◆ **Your instructions**
Among the lines below, copy exactly those from the one with "antenna_found_initial 31 \" through the one with "ff2ff_path_depth 18 \", counting both ends.

----

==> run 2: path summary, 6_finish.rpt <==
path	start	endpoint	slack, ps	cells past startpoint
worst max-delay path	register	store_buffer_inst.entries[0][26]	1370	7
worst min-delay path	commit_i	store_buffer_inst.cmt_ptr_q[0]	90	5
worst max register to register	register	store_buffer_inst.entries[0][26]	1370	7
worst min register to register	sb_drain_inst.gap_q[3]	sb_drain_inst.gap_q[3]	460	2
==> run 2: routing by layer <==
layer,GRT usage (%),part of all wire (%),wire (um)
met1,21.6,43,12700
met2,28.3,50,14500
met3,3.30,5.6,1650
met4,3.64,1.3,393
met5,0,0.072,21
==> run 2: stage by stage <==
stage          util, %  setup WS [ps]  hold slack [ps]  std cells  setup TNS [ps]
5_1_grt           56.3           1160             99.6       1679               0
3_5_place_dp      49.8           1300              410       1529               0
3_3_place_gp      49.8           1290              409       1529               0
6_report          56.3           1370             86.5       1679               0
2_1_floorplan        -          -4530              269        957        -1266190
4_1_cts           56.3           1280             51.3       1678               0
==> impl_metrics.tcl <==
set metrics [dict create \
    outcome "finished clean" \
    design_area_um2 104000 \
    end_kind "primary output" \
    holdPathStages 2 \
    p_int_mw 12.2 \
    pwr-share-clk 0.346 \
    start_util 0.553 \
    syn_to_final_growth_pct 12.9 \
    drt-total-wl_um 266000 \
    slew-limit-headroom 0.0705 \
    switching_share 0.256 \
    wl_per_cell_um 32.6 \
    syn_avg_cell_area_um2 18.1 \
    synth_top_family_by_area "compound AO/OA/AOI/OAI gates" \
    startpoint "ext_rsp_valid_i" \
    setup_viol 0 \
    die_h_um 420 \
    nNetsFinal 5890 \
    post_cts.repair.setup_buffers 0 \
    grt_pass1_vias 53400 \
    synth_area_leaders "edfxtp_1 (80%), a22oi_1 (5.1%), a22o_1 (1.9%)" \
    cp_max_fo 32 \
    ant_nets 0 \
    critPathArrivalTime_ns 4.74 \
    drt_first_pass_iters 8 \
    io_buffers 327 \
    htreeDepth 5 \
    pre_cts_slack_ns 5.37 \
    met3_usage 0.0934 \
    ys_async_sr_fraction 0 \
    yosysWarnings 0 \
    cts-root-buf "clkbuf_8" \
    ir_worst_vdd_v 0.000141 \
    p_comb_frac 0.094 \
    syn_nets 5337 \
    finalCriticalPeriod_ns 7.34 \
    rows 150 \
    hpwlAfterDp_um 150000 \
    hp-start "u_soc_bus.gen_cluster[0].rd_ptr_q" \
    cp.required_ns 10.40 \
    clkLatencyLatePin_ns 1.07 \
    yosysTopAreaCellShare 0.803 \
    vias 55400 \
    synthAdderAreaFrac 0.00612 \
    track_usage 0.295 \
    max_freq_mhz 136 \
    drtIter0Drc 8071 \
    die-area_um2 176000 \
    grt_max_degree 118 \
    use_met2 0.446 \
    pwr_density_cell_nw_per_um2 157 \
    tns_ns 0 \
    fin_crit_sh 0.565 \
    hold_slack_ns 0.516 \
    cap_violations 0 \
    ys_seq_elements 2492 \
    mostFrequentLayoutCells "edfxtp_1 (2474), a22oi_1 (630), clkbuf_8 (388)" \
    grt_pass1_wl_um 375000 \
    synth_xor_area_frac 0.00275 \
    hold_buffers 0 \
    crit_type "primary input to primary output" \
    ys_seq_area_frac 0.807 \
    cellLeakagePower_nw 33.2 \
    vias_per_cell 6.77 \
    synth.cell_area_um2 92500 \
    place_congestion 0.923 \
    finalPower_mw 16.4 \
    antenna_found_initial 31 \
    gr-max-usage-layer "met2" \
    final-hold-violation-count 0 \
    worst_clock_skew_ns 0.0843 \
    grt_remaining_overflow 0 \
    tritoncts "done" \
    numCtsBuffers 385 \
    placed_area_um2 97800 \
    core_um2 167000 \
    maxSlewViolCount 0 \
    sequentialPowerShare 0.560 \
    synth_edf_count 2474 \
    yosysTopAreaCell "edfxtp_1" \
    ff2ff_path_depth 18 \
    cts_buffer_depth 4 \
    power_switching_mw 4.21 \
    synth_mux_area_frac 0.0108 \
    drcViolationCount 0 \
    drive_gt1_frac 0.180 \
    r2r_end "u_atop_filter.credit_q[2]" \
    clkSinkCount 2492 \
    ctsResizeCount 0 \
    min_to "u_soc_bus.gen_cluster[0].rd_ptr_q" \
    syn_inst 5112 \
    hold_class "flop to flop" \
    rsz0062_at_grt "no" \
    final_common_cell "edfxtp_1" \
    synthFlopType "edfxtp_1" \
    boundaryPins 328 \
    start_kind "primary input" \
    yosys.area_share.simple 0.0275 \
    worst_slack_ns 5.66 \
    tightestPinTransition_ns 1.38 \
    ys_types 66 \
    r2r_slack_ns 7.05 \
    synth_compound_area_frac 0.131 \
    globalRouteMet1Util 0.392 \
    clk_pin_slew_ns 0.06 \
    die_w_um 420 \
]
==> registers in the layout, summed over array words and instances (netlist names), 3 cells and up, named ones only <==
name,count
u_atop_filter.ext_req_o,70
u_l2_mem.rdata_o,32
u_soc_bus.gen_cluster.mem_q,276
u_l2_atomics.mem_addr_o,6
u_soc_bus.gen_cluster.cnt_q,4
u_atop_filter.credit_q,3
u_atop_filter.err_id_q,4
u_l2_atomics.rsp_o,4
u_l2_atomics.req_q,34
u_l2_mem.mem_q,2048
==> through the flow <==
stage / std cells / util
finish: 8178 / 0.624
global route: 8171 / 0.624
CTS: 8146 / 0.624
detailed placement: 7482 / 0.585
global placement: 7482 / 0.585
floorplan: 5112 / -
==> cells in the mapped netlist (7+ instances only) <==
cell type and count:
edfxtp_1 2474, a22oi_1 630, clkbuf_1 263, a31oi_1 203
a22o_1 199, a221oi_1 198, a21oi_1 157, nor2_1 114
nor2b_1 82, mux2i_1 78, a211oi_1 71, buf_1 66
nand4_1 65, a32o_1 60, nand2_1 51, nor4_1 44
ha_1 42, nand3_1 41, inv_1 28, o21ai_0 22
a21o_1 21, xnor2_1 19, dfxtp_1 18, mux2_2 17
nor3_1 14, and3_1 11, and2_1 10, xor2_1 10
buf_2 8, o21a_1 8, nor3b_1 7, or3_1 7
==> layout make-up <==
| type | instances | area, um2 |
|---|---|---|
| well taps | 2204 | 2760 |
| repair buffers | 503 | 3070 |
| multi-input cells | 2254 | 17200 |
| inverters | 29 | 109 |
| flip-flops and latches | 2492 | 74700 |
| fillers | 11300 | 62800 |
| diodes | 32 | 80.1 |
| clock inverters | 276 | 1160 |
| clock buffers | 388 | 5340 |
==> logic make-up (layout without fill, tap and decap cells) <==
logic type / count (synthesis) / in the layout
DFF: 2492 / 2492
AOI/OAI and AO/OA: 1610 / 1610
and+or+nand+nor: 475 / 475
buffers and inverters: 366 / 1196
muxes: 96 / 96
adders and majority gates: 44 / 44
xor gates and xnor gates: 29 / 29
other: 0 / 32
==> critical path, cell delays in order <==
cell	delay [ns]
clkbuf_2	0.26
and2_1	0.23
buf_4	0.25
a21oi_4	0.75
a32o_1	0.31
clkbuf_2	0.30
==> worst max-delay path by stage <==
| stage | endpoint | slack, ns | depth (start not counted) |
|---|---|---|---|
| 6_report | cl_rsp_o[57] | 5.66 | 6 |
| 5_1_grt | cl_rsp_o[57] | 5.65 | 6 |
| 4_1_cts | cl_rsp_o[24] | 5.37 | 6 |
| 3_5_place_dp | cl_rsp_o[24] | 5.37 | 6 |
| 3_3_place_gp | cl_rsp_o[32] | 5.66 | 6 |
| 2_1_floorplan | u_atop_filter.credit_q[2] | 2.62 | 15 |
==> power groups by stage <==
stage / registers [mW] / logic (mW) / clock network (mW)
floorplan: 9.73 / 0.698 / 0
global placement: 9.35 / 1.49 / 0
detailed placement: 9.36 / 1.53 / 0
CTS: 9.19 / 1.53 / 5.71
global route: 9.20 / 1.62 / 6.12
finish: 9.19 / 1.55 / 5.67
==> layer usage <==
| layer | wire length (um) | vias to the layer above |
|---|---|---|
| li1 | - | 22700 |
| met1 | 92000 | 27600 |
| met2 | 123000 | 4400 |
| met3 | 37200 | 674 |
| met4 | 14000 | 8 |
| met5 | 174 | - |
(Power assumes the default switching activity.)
**src/design/decode_pkg.sv**
```systemverilog
package decode_pkg;

    // datapath and register file geometry
    localparam int XLEN   = 32;
    localparam int REG_AW = 5;
    localparam int IMM_W  = 16;
    localparam int JIMM_W = 26;

    // internal opcode after classification, OP_NOP must stay at zero
    // so that an all-zero bundle is a bubble
    typedef enum logic [4:0] {
        OP_NOP,
        OP_ADDU,
        OP_SUBU,
        OP_AND,
        OP_OR,
        OP_XOR,
        OP_SLT,
        OP_SLL,
        OP_SRL,
        OP_ADDIU,
        OP_ANDI,
        OP_ORI,
        OP_LUI,
        OP_LW,
        OP_SW,
        OP_BEQ,
        OP_BNE,
        OP_J,
        OP_JR
    } op_e;

    // decoded instruction as it travels from id1 to id2
    typedef struct packed {
        op_e               op;
        logic [XLEN-1:0]   pc;
        logic [XLEN-1:0]   inst;
        logic [REG_AW-1:0] rs;
        logic [REG_AW-1:0] rt;
        logic [REG_AW-1:0] rd;
        logic [REG_AW-1:0] sa;
        logic              w_reg_ena;
        logic [REG_AW-1:0] w_reg_dst;
        logic [IMM_W-1:0]  imme;
        logic [JIMM_W-1:0] j_imme;
        logic              is_branch;
        logic              is_j_imme;
        logic              is_jr;
        logic              is_ls;
    } decoded_t;

    localparam decoded_t BUBBLE = '0;

endpackage

```
**src/design/id_bundle_if.sv**
```systemverilog
`timescale 1ns/1ps

// decoded bundle between the two decode stages, valid low means bubble
interface id_bundle_if import decode_pkg::*; ();

    logic     valid;
    decoded_t bundle;

    modport producer (
        output valid,
        output bundle
    );

    modport consumer (
        input valid,
        input bundle
    );

endinterface

```
**src/design/decode_front.sv**
```systemverilog
`timescale 1ns/1ps

module decode_front import decode_pkg::*; #(
    parameter bit WB_BYPASS = 1'b1
) (
    input  logic              clk,
    input  logic              arst_n_i,
    input  logic              stall_i,
    input  logic              flush_i,
    input  logic              inst_valid_i,
    input  logic [XLEN-1:0]   inst_i,
    input  logic [XLEN-1:0]   pc_i,
    input  logic              wb_we_i,
    input  logic [REG_AW-1:0] wb_addr_i,
    input  logic [XLEN-1:0]   wb_data_i,
    output logic              ex_valid_o,
    output op_e               ex_op_o,
    output logic [XLEN-1:0]   ex_src_a_o,
    output logic [XLEN-1:0]   ex_src_b_o,
    output logic              ex_w_reg_ena_o,
    output logic [REG_AW-1:0] ex_w_reg_dst_o,
    output logic              ex_is_branch_o,
    output logic              ex_is_ls_o,
    output logic [XLEN-1:0]   ex_target_o,
    output logic [XLEN-1:0]   ex_pc_o
);

    id_bundle_if id1_if ();
    id_bundle_if id2_if ();

    id1_decoder u_id1_decoder (
        .inst_valid_i (inst_valid_i),
        .inst_i       (inst_i),
        .pc_i         (pc_i),
        .bundle_o     (id1_if.producer)
    );

    // the stage register that splits decode in two
    issue_id2 u_issue_id2 (
        .clk      (clk),
        .arst_n_i (arst_n_i),
        .stall_i  (stall_i),
        .flush_i  (flush_i),
        .in_i     (id1_if.consumer),
        .out_o    (id2_if.producer)
    );

    id2_operand_read #(
        .WB_BYPASS (WB_BYPASS)
    ) u_id2_operand_read (
        .clk            (clk),
        .arst_n_i       (arst_n_i),
        .stall_i        (stall_i),
        .flush_i        (flush_i),
        .in_i           (id2_if.consumer),
        .wb_we_i        (wb_we_i),
        .wb_addr_i      (wb_addr_i),
        .wb_data_i      (wb_data_i),
        .ex_valid_o     (ex_valid_o),
        .ex_op_o        (ex_op_o),
        .ex_src_a_o     (ex_src_a_o),
        .ex_src_b_o     (ex_src_b_o),
        .ex_w_reg_ena_o (ex_w_reg_ena_o),
        .ex_w_reg_dst_o (ex_w_reg_dst_o),
        .ex_is_branch_o (ex_is_branch_o),
        .ex_is_ls_o     (ex_is_ls_o),
        .ex_target_o    (ex_target_o),
        .ex_pc_o        (ex_pc_o)
    );

endmodule

```
**src/design/id1_decoder.sv**
```systemverilog
`timescale 1ns/1ps

module id1_decoder import decode_pkg::*; (
    input  logic            inst_valid_i,
    input  logic [XLEN-1:0] inst_i,
    input  logic [XLEN-1:0] pc_i,
    id_bundle_if.producer   bundle_o
);

    // primary opcode field
    localparam logic [5:0] OPC_SPECIAL = 6'h00;
    localparam logic [5:0] OPC_J       = 6'h02;
    localparam logic [5:0] OPC_BEQ     = 6'h04;
    localparam logic [5:0] OPC_BNE     = 6'h05;
    localparam logic [5:0] OPC_ADDIU   = 6'h09;
    localparam logic [5:0] OPC_ANDI    = 6'h0c;
    localparam logic [5:0] OPC_ORI     = 6'h0d;
    localparam logic [5:0] OPC_LUI     = 6'h0f;
    localparam logic [5:0] OPC_LW      = 6'h23;
    localparam logic [5:0] OPC_SW      = 6'h2b;

    // function field of SPECIAL words
    localparam logic [5:0] FN_SLL  = 6'h00;
    localparam logic [5:0] FN_SRL  = 6'h02;
    localparam logic [5:0] FN_JR   = 6'h08;
    localparam logic [5:0] FN_ADDU = 6'h21;
    localparam logic [5:0] FN_SUBU = 6'h23;
    localparam logic [5:0] FN_AND  = 6'h24;
    localparam logic [5:0] FN_OR   = 6'h25;
    localparam logic [5:0] FN_XOR  = 6'h26;
    localparam logic [5:0] FN_SLT  = 6'h2a;

    logic [5:0]        opcode;
    logic [5:0]        funct;
    logic [REG_AW-1:0] dst;
    logic              writes_reg;
    op_e               op;
    decoded_t          dec;

    assign opcode = inst_i[31:26];
    assign funct  = inst_i[5:0];

    always_comb begin
        case (opcode)
            OPC_SPECIAL: begin
                case (funct)
                    FN_ADDU: op = OP_ADDU;
                    FN_SUBU: op = OP_SUBU;
                    FN_AND:  op = OP_AND;
                    FN_OR:   op = OP_OR;
                    FN_XOR:  op = OP_XOR;
                    FN_SLT:  op = OP_SLT;
                    FN_SLL:  op = OP_SLL;
                    FN_SRL:  op = OP_SRL;
                    FN_JR:   op = OP_JR;
                    default: op = OP_NOP;
                endcase
            end
            OPC_J:     op = OP_J;
            OPC_BEQ:   op = OP_BEQ;
            OPC_BNE:   op = OP_BNE;
            OPC_ADDIU: op = OP_ADDIU;
            OPC_ANDI:  op = OP_ANDI;
            OPC_ORI:   op = OP_ORI;
            OPC_LUI:   op = OP_LUI;
            OPC_LW:    op = OP_LW;
            OPC_SW:    op = OP_SW;
            default:   op = OP_NOP;
        endcase
    end

    always_comb begin
        case (op)
            OP_ADDU, OP_SUBU, OP_AND, OP_OR, OP_XOR, OP_SLT, OP_SLL, OP_SRL,
            OP_ADDIU, OP_ANDI, OP_ORI, OP_LUI, OP_LW: writes_reg = 1'b1;
            default:                                   writes_reg = 1'b0;
        endcase
    end

    // the destination follows the word format, even for ops that do not write
    assign dst = (opcode == OPC_SPECIAL) ? inst_i[15:11] : inst_i[20:16];

    always_comb begin
        dec.op        = op;
        dec.pc        = pc_i;
        dec.inst      = inst_i;
        dec.rs        = inst_i[25:21];
        dec.rt        = inst_i[20:16];
        dec.rd        = inst_i[15:11];
        dec.sa        = inst_i[10:6];
        dec.imme      = inst_i[IMM_W-1:0];
        dec.j_imme    = inst_i[JIMM_W-1:0];
        dec.w_reg_dst = dst;
        // writes to register 0 are dropped here so later stages never see them
        dec.w_reg_ena = writes_reg && (dst != '0);
        dec.is_branch = (op == OP_BEQ) || (op == OP_BNE);
        dec.is_j_imme = (op == OP_J);
        dec.is_jr     = (op == OP_JR);
        dec.is_ls     = (op == OP_LW) || (op == OP_SW);
    end

    assign bundle_o.valid  = inst_valid_i;
    assign bundle_o.bundle = dec;

endmodule

```
**src/design/id2_operand_read.sv**
```systemverilog
`timescale 1ns/1ps

module id2_operand_read import decode_pkg::*; #(
    parameter bit WB_BYPASS = 1'b1
) (
    input  logic              clk,
    input  logic              arst_n_i,
    input  logic              stall_i,
    input  logic              flush_i,
    id_bundle_if.consumer     in_i,
    input  logic              wb_we_i,
    input  logic [REG_AW-1:0] wb_addr_i,
    input  logic [XLEN-1:0]   wb_data_i,
    output logic              ex_valid_o,
    output op_e               ex_op_o,
    output logic [XLEN-1:0]   ex_src_a_o,
    output logic [XLEN-1:0]   ex_src_b_o,
    output logic              ex_w_reg_ena_o,
    output logic [REG_AW-1:0] ex_w_reg_dst_o,
    output logic              ex_is_branch_o,
    output logic              ex_is_ls_o,
    output logic [XLEN-1:0]   ex_target_o,
    output logic [XLEN-1:0]   ex_pc_o
);

    localparam int NREGS = 2 ** REG_AW;

    // register 0 is hardwired, so only 1..31 are stored
    logic [XLEN-1:0] rf_q [NREGS-1:1];
    decoded_t        b;
    logic [XLEN-1:0] rs_val;
    logic [XLEN-1:0] rt_val;
    logic [XLEN-1:0] imm_sext;
    logic [XLEN-1:0] imm_zext;
    logic [XLEN-1:0] pc_plus4;
    logic [XLEN-1:0] src_b;
    logic [XLEN-1:0] target;

    assign b = in_i.bundle;

    // writes continue during stall, write-back is not part of this pipeline
    always_ff @(posedge clk or negedge arst_n_i) begin
        if (!arst_n_i) begin
            for (int i = 1; i < NREGS; i++) begin
                rf_q[i] <= '0;
            end
        end else if (wb_we_i && (wb_addr_i != '0)) begin
            rf_q[wb_addr_i] <= wb_data_i;
        end
    end

    function automatic logic [XLEN-1:0] read_reg(input logic [REG_AW-1:0] addr);
        logic [XLEN-1:0] val;
        if (addr == '0) begin
            val = '0;
        end else if (WB_BYPASS && wb_we_i && (wb_addr_i == addr)) begin
            val = wb_data_i;
        end else begin
            val = rf_q[addr];
        end
        return val;
    endfunction

    always_comb begin
        rs_val = read_reg(b.rs);
        rt_val = read_reg(b.rt);
    end

    assign imm_sext = {{(XLEN-IMM_W){b.imme[IMM_W-1]}}, b.imme};
    assign imm_zext = {{(XLEN-IMM_W){1'b0}}, b.imme};
    assign pc_plus4 = b.pc + XLEN'(4);

    always_comb begin
        case (b.op)
            OP_SLL, OP_SRL:                    src_b = {{(XLEN-REG_AW){1'b0}}, b.sa};
            OP_ADDU, OP_SUBU, OP_AND, OP_OR,
            OP_XOR, OP_SLT, OP_BEQ, OP_BNE:    src_b = rt_val;
            OP_ANDI, OP_ORI:                   src_b = imm_zext;
            OP_ADDIU, OP_LW, OP_SW:            src_b = imm_sext;
            OP_LUI:                            src_b = {b.imme, {(XLEN-IMM_W){1'b0}}};
            default:                           src_b = '0;
        endcase
    end

    always_comb begin
        if (b.is_branch) begin
            target = pc_plus4 + {imm_sext[XLEN-3:0], 2'b00};
        end else if (b.is_j_imme) begin
            target = {pc_plus4[XLEN-1:JIMM_W+2], b.j_imme, 2'b00};
        end else if (b.is_jr) begin
            target = rs_val;
        end else begin
            target = '0;
        end
    end

    // a bubble in id2 is all zero, so it lands here as all-zero ex_ fields
    always_ff @(posedge clk or negedge arst_n_i) begin
        if (!arst_n_i) begin
            ex_valid_o     <= 1'b0;
            ex_op_o        <= OP_NOP;
            ex_src_a_o     <= '0;
            ex_src_b_o     <= '0;
            ex_w_reg_ena_o <= 1'b0;
            ex_w_reg_dst_o <= '0;
            ex_is_branch_o <= 1'b0;
            ex_is_ls_o     <= 1'b0;
            ex_target_o    <= '0;
            ex_pc_o        <= '0;
        end else if (!stall_i) begin
            if (flush_i) begin
                ex_valid_o     <= 1'b0;
                ex_op_o        <= OP_NOP;
                ex_src_a_o     <= '0;
                ex_src_b_o     <= '0;
                ex_w_reg_ena_o <= 1'b0;
                ex_w_reg_dst_o <= '0;
                ex_is_branch_o <= 1'b0;
                ex_is_ls_o     <= 1'b0;
                ex_target_o    <= '0;
                ex_pc_o        <= '0;
            end else begin
                ex_valid_o     <= in_i.valid;
                ex_op_o        <= b.op;
                ex_src_a_o     <= rs_val;
                ex_src_b_o     <= src_b;
                ex_w_reg_ena_o <= b.w_reg_ena;
                ex_w_reg_dst_o <= b.w_reg_dst;
                ex_is_branch_o <= b.is_branch;
                ex_is_ls_o     <= b.is_ls;
                ex_target_o    <= target;
                ex_pc_o        <= b.pc;
            end
        end
    end

endmodule

```
**src/design/issue_id2.sv**
```systemverilog
`timescale 1ns/1ps

module issue_id2 import decode_pkg::*; (
    input  logic          clk,
    input  logic          arst_n_i,
    input  logic          stall_i,
    input  logic          flush_i,
    id_bundle_if.consumer in_i,
    id_bundle_if.producer out_o
);

    logic     valid_q;
    decoded_t bundle_q;

    // stall holds the slot, otherwise flush or an empty id1 slot loads a bubble
    always_ff @(posedge clk or negedge arst_n_i) begin
        if (!arst_n_i) begin
            valid_q  <= 1'b0;
            bundle_q <= BUBBLE;
        end else if (!stall_i) begin
            if (flush_i || !in_i.valid) begin
                valid_q  <= 1'b0;
                bundle_q <= BUBBLE;
            end else begin
                valid_q  <= 1'b1;
                bundle_q <= in_i.bundle;
            end
        end
    end

    assign out_o.valid  = valid_q;
    assign out_o.bundle = bundle_q;

endmodule

```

----

◆ **Solution**
    antenna_found_initial 31 \
    gr-max-usage-layer "met2" \
    final-hold-violation-count 0 \
    worst_clock_skew_ns 0.0843 \
    grt_remaining_overflow 0 \
    tritoncts "done" \
    numCtsBuffers 385 \
    placed_area_um2 97800 \
    core_um2 167000 \
    maxSlewViolCount 0 \
    sequentialPowerShare 0.560 \
    synth_edf_count 2474 \
    yosysTopAreaCell "edfxtp_1" \
    ff2ff_path_depth 18 \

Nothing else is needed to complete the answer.